A trade fighting on three fronts

Beyond the auction dispute, India's export side answers to pressure from two other directions at once, each a case study in how a single policy or shock ripples through a major producer's trade. A free-trade agreement with the European Union zeroed out the tariff on tea exports, a genuine gain, arriving almost together with a tighter EU pesticide-residue limit that threatens a meaningful share of Assam's exports to that same market: a tariff win and a technical-standard loss on the same route (tracked in India-EU Trade Deal Zeroes Out Tea Tariffs as a Stricter EU Pesticide Limit Looms). Separately, a shipping crisis across West Asia, the destination for close to half of India's tea exports and nearly all of its orthodox grade, cut a recent quarter's exports sharply, forcing orthodox shippers in particular onto longer, costlier routes (tracked in West Asia Shipping Crisis Cuts India's Q1 Tea Exports 17%). None of these three pressures, the auction mandate, the EU standard, the shipping squeeze, is large enough alone to move India's overall trade balance much. Together they explain how an industry reporting record export earnings can, in the same season, have its producer associations writing to the prime minister asking for relief.

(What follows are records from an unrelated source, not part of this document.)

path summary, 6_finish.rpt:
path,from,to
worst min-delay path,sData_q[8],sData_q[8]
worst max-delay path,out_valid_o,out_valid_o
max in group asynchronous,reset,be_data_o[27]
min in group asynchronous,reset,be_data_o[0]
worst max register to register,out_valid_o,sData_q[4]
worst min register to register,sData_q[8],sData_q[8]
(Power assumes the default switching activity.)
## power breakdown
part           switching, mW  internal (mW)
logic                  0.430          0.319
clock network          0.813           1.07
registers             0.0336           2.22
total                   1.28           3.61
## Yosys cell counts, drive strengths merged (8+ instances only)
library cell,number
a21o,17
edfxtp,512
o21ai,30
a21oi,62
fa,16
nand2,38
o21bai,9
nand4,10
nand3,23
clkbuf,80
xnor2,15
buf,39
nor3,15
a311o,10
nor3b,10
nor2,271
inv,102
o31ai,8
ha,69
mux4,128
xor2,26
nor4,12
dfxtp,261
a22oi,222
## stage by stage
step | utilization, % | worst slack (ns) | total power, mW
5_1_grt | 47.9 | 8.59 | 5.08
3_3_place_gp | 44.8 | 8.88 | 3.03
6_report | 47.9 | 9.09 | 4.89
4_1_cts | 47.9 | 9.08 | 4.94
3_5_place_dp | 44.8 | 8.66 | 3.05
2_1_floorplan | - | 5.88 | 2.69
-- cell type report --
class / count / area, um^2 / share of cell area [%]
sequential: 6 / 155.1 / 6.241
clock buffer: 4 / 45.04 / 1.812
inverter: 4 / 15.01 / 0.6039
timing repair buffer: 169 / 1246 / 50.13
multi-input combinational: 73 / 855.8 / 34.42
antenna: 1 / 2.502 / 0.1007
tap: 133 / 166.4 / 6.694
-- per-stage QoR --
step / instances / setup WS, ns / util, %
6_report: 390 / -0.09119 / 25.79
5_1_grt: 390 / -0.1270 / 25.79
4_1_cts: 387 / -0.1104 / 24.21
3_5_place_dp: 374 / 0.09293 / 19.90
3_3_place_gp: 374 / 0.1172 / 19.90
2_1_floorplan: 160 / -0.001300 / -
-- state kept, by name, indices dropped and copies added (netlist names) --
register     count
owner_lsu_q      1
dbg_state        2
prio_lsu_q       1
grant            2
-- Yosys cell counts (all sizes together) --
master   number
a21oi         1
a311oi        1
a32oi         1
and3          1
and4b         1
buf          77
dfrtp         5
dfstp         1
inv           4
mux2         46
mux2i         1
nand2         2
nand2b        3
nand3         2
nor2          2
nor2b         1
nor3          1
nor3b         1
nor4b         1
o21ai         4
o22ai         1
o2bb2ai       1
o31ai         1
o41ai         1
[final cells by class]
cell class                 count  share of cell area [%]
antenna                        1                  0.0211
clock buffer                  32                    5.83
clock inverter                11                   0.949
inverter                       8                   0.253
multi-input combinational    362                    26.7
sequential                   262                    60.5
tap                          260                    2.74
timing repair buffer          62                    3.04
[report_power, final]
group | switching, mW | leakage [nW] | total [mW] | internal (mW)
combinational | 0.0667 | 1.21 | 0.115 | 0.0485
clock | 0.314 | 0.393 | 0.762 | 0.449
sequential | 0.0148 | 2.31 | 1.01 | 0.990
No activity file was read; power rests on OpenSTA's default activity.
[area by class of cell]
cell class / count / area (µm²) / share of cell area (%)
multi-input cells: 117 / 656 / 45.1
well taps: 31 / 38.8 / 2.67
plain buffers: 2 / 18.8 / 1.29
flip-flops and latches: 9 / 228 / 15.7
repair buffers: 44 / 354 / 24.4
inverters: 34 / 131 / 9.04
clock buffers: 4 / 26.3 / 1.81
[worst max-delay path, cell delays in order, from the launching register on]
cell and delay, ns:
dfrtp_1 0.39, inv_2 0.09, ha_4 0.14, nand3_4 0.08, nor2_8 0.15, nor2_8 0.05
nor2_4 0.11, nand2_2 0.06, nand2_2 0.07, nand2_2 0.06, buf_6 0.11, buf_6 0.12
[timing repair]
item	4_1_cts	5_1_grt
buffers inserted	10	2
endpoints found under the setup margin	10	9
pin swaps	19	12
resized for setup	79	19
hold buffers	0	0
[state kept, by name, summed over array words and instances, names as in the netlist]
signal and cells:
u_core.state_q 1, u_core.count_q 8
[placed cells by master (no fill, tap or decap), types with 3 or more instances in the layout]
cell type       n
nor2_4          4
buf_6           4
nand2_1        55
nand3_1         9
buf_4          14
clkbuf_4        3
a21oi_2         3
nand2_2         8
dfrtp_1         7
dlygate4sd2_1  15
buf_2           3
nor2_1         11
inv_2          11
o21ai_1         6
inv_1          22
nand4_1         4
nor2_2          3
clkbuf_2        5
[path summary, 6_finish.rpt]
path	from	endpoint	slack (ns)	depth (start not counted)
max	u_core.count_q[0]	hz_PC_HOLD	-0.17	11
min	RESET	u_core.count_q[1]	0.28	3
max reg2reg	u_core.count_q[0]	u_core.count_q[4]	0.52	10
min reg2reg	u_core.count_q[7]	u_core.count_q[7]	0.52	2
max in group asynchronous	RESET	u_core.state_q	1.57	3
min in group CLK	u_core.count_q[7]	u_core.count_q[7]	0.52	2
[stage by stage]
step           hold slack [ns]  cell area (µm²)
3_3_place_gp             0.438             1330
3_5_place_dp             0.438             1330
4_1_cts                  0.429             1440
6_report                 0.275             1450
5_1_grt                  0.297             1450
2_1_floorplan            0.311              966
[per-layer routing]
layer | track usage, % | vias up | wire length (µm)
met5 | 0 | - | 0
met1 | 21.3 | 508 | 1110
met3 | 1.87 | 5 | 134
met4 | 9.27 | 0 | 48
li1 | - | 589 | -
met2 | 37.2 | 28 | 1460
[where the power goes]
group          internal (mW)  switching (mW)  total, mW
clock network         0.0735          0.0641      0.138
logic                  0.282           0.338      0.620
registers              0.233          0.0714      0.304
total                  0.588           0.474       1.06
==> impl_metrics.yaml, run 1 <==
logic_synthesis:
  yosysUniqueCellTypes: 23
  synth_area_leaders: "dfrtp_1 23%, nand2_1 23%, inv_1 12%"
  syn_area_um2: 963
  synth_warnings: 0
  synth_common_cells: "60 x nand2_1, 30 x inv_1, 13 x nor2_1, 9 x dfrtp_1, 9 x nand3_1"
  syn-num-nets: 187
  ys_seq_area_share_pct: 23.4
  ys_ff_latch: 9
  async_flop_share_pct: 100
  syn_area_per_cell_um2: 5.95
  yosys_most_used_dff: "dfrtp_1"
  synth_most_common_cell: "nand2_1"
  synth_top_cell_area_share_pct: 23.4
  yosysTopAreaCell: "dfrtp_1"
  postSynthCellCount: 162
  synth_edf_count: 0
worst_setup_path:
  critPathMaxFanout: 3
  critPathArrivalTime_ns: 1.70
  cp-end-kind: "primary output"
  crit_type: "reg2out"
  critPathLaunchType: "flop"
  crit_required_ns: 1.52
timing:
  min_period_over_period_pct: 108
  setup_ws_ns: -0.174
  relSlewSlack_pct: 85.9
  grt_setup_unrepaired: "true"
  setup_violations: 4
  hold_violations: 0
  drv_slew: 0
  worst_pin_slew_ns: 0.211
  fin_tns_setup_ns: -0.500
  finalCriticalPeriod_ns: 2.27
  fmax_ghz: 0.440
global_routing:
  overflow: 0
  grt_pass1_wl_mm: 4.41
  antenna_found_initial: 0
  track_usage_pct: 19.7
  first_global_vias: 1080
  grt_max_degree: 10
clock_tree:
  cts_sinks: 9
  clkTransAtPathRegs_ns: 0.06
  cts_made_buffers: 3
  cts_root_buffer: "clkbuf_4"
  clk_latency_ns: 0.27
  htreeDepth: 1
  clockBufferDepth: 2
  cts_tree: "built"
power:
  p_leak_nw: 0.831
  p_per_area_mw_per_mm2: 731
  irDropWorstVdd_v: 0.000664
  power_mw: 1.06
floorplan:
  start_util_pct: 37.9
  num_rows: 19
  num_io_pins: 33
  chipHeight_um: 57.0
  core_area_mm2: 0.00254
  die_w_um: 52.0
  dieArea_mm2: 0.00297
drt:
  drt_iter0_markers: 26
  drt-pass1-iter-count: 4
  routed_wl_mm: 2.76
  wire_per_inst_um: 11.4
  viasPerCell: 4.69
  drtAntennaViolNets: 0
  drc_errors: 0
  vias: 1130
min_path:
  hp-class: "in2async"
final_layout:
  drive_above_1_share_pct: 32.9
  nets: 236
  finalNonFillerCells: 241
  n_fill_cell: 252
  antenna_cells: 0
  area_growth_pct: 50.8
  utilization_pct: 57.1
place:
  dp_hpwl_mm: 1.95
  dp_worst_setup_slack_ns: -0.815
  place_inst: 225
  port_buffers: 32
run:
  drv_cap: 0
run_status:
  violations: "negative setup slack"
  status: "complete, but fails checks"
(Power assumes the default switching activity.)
==> src/rtl/csr_exec_unit.sv <==
// csr_exec_unit: executes Zicsr ops (CSRRW/S/C and immediate forms) as a
// read-modify-write against the downstream csr register file, one op at a time.
//
// state    | meaning
// ---------+-----------------------------------------------------------
// S_IDLE   | ready for a new op; decode and latch on accept
// S_RD_REQ | csr_read pulse to the csr file
// S_RD_CAP | csr read data returns; capture old value
// S_WR     | csr_write pulse with the merged write data
// S_RESP   | result held on out_* until the consumer takes it
module csr_exec_unit #(
   parameter int XLEN   = 32,
   parameter int ADDR_W = 12
) (
   input  logic              clk,
   input  logic              rst,
   input  logic              in_valid,
   output logic              in_ready,
   input  logic [2:0]        in_funct3,
   input  logic [ADDR_W-1:0] in_addr,
   input  logic [XLEN-1:0]   in_rs1_data,
   input  logic [4:0]        in_rs1_field,
   input  logic [4:0]        in_rd_idx,
   output logic              csr_read,
   output logic              csr_write,
   output logic [ADDR_W-1:0] csr_addr,
   output logic [XLEN-1:0]   csr_write_data,
   input  logic [XLEN-1:0]   csr_read_data,
   output logic              out_valid,
   input  logic              out_ready,
   output logic [4:0]        out_rd_idx,
   output logic [XLEN-1:0]   out_rd_data,
   output logic              out_rd_we,
   output logic              out_illegal
);

   typedef enum logic [2:0] {
      S_IDLE   = 3'd0,
      S_RD_REQ = 3'd1,
      S_RD_CAP = 3'd2,
      S_WR     = 3'd3,
      S_RESP   = 3'd4
   } state_t;

   state_t            r_state;
   state_t            w_state_nxt;

   logic [1:0]        r_op;
   logic [ADDR_W-1:0] r_addr;
   logic [XLEN-1:0]   r_operand;
   logic [4:0]        r_rd_idx;
   logic              r_do_read;
   logic              r_do_write;
   logic              r_illegal;
   logic [XLEN-1:0]   r_old;

   logic              w_is_rw;
   logic [XLEN-1:0]   w_operand;
   logic              w_do_read;
   logic              w_do_write;
   logic              w_illegal;
   logic [XLEN-1:0]   w_wdata;

   // funct3[1:0] selects RW/RS/RC; funct3[2] selects the zero-extended immediate.
   // Set/clear with a zero source never writes, so read-only CSRs stay legal for them.
   assign w_is_rw    = (in_funct3[1:0] == 2'b01);
   assign w_operand  = in_funct3[2] ? {{(XLEN-5){1'b0}}, in_rs1_field} : in_rs1_data;
   assign w_do_read  = !(w_is_rw && (in_rd_idx == 5'd0));
   assign w_do_write = w_is_rw || (in_rs1_field != 5'd0);
   assign w_illegal  = (in_funct3[1:0] == 2'b00) ||
                       (w_do_write && (in_addr[ADDR_W-1:ADDR_W-2] == 2'b11));

   // Merge operand into the old value; set/clear are pure bitwise ops.
   always_comb begin
      w_wdata = r_operand;
      case (r_op)
         2'b10:   w_wdata = r_old | r_operand;
         2'b11:   w_wdata = r_old & ~r_operand;
         default: w_wdata = r_operand;
      endcase
   end

   // State register; async reset drops any op in flight.
   always_ff @(posedge clk or negedge rst) begin
      if (!rst) r_state <= S_IDLE;
      else      r_state <= w_state_nxt;
   end

   // Next state and Moore outputs; strobes and results are driven only in their own state.
   always_comb begin
      w_state_nxt    = r_state;
      in_ready       = 1'b0;
      csr_read       = 1'b0;
      csr_write      = 1'b0;
      csr_addr       = '0;
      csr_write_data = '0;
      out_valid      = 1'b0;
      out_rd_idx     = 5'd0;
      out_rd_data    = '0;
      out_rd_we      = 1'b0;
      out_illegal    = 1'b0;
      case (r_state)
         S_IDLE: begin
            in_ready = 1'b1;
            if (in_valid) begin
               if (w_illegal)      w_state_nxt = S_RESP;
               else if (w_do_read) w_state_nxt = S_RD_REQ;
               else                w_state_nxt = S_WR;
            end
         end
         S_RD_REQ: begin
            csr_read    = 1'b1;
            csr_addr    = r_addr;
            w_state_nxt = S_RD_CAP;
         end
         S_RD_CAP: begin
            w_state_nxt = r_do_write ? S_WR : S_RESP;
         end
         S_WR: begin
            csr_write      = 1'b1;
            csr_addr       = r_addr;
            csr_write_data = w_wdata;
            w_state_nxt    = S_RESP;
         end
         S_RESP: begin
            out_valid   = 1'b1;
            out_rd_idx  = r_rd_idx;
            out_rd_data = r_old;
            out_rd_we   = r_do_read && !r_illegal && (r_rd_idx != 5'd0);
            out_illegal = r_illegal;
            if (out_ready) w_state_nxt = S_IDLE;
         end
         default: w_state_nxt = S_IDLE;
      endcase
   end

   // Latch the decoded op on accept and capture the old CSR value in RD_CAP.
   always_ff @(posedge clk or negedge rst) begin
      if (!rst) begin
         r_op       <= 2'b00;
         r_addr     <= '0;
         r_operand  <= '0;
         r_rd_idx   <= 5'd0;
         r_do_read  <= 1'b0;
         r_do_write <= 1'b0;
         r_illegal  <= 1'b0;
         r_old      <= '0;
      end else if (r_state == S_IDLE && in_valid) begin
         r_op       <= in_funct3[1:0];
         r_addr     <= in_addr;
         r_operand  <= w_operand;
         r_rd_idx   <= in_rd_idx;
         r_do_read  <= w_do_read;
         r_do_write <= w_do_write;
         r_illegal  <= w_illegal;
         r_old      <= '0;
      end else if (r_state == S_RD_CAP) begin
         r_old      <= csr_read_data;
      end
   end

endmodule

Why the domestic cup is the real story

Every dispute in this reference, the auction mandate, the EU pesticide standard, the West Asian shipping squeeze, plays out on the export fifth of India's crop. That is not an accident of what makes news; it is a consequence of the ratio at the top of this page. An industry that sold most of what it grew abroad would answer first to the world price and would have organised itself around exporters, brokers, and the auction floor. India organised itself around its own market instead, which is why a small-grower class barely a generation old could rise to rival a century-old estate sector without the world market forcing the issue either way, and why a name as small as Darjeeling's 87 gardens can carry a legal shield most producing countries never bother building. Read any figure in India's tea trade against that ratio, four-fifths drunk at home, one-fifth exported and contested, and the rest of the industry's shape stops looking like a set of separate stories and starts looking like one structure.